▼

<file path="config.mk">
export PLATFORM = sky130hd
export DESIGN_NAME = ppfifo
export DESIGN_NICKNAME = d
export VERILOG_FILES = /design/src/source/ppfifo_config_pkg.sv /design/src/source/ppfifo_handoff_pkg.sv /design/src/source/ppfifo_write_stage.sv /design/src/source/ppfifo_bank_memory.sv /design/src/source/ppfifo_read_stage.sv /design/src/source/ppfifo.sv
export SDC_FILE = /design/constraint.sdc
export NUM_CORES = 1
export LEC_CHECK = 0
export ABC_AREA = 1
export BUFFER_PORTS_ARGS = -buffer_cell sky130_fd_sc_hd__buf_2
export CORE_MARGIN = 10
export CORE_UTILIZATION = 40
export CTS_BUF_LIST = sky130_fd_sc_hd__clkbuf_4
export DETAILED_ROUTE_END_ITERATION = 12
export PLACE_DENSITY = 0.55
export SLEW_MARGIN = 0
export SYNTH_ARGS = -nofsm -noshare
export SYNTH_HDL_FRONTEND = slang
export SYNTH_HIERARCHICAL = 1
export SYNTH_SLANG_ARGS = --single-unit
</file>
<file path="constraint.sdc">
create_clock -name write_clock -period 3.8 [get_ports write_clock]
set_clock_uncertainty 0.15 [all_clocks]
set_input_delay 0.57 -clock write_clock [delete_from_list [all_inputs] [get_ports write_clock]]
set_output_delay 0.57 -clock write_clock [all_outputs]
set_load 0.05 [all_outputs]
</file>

▲

WHAT IS BEING ASKED -> Reproduce the material exactly, with every line intact.

FINAL ANSWER ->
<file path="config.mk">
export PLATFORM = sky130hd
export DESIGN_NAME = ppfifo
export DESIGN_NICKNAME = d
export VERILOG_FILES = /design/src/source/ppfifo_config_pkg.sv /design/src/source/ppfifo_handoff_pkg.sv /design/src/source/ppfifo_write_stage.sv /design/src/source/ppfifo_bank_memory.sv /design/src/source/ppfifo_read_stage.sv /design/src/source/ppfifo.sv
export SDC_FILE = /design/constraint.sdc
export NUM_CORES = 1
export LEC_CHECK = 0
export ABC_AREA = 1
export BUFFER_PORTS_ARGS = -buffer_cell sky130_fd_sc_hd__buf_2
export CORE_MARGIN = 10
export CORE_UTILIZATION = 40
export CTS_BUF_LIST = sky130_fd_sc_hd__clkbuf_4
export DETAILED_ROUTE_END_ITERATION = 12
export PLACE_DENSITY = 0.55
export SLEW_MARGIN = 0
export SYNTH_ARGS = -nofsm -noshare
export SYNTH_HDL_FRONTEND = slang
export SYNTH_HIERARCHICAL = 1
export SYNTH_SLANG_ARGS = --single-unit
</file>
<file path="constraint.sdc">
create_clock -name write_clock -period 3.8 [get_ports write_clock]
set_clock_uncertainty 0.15 [all_clocks]
set_input_delay 0.57 -clock write_clock [delete_from_list [all_inputs] [get_ports write_clock]]
set_output_delay 0.57 -clock write_clock [all_outputs]
set_load 0.05 [all_outputs]
</file>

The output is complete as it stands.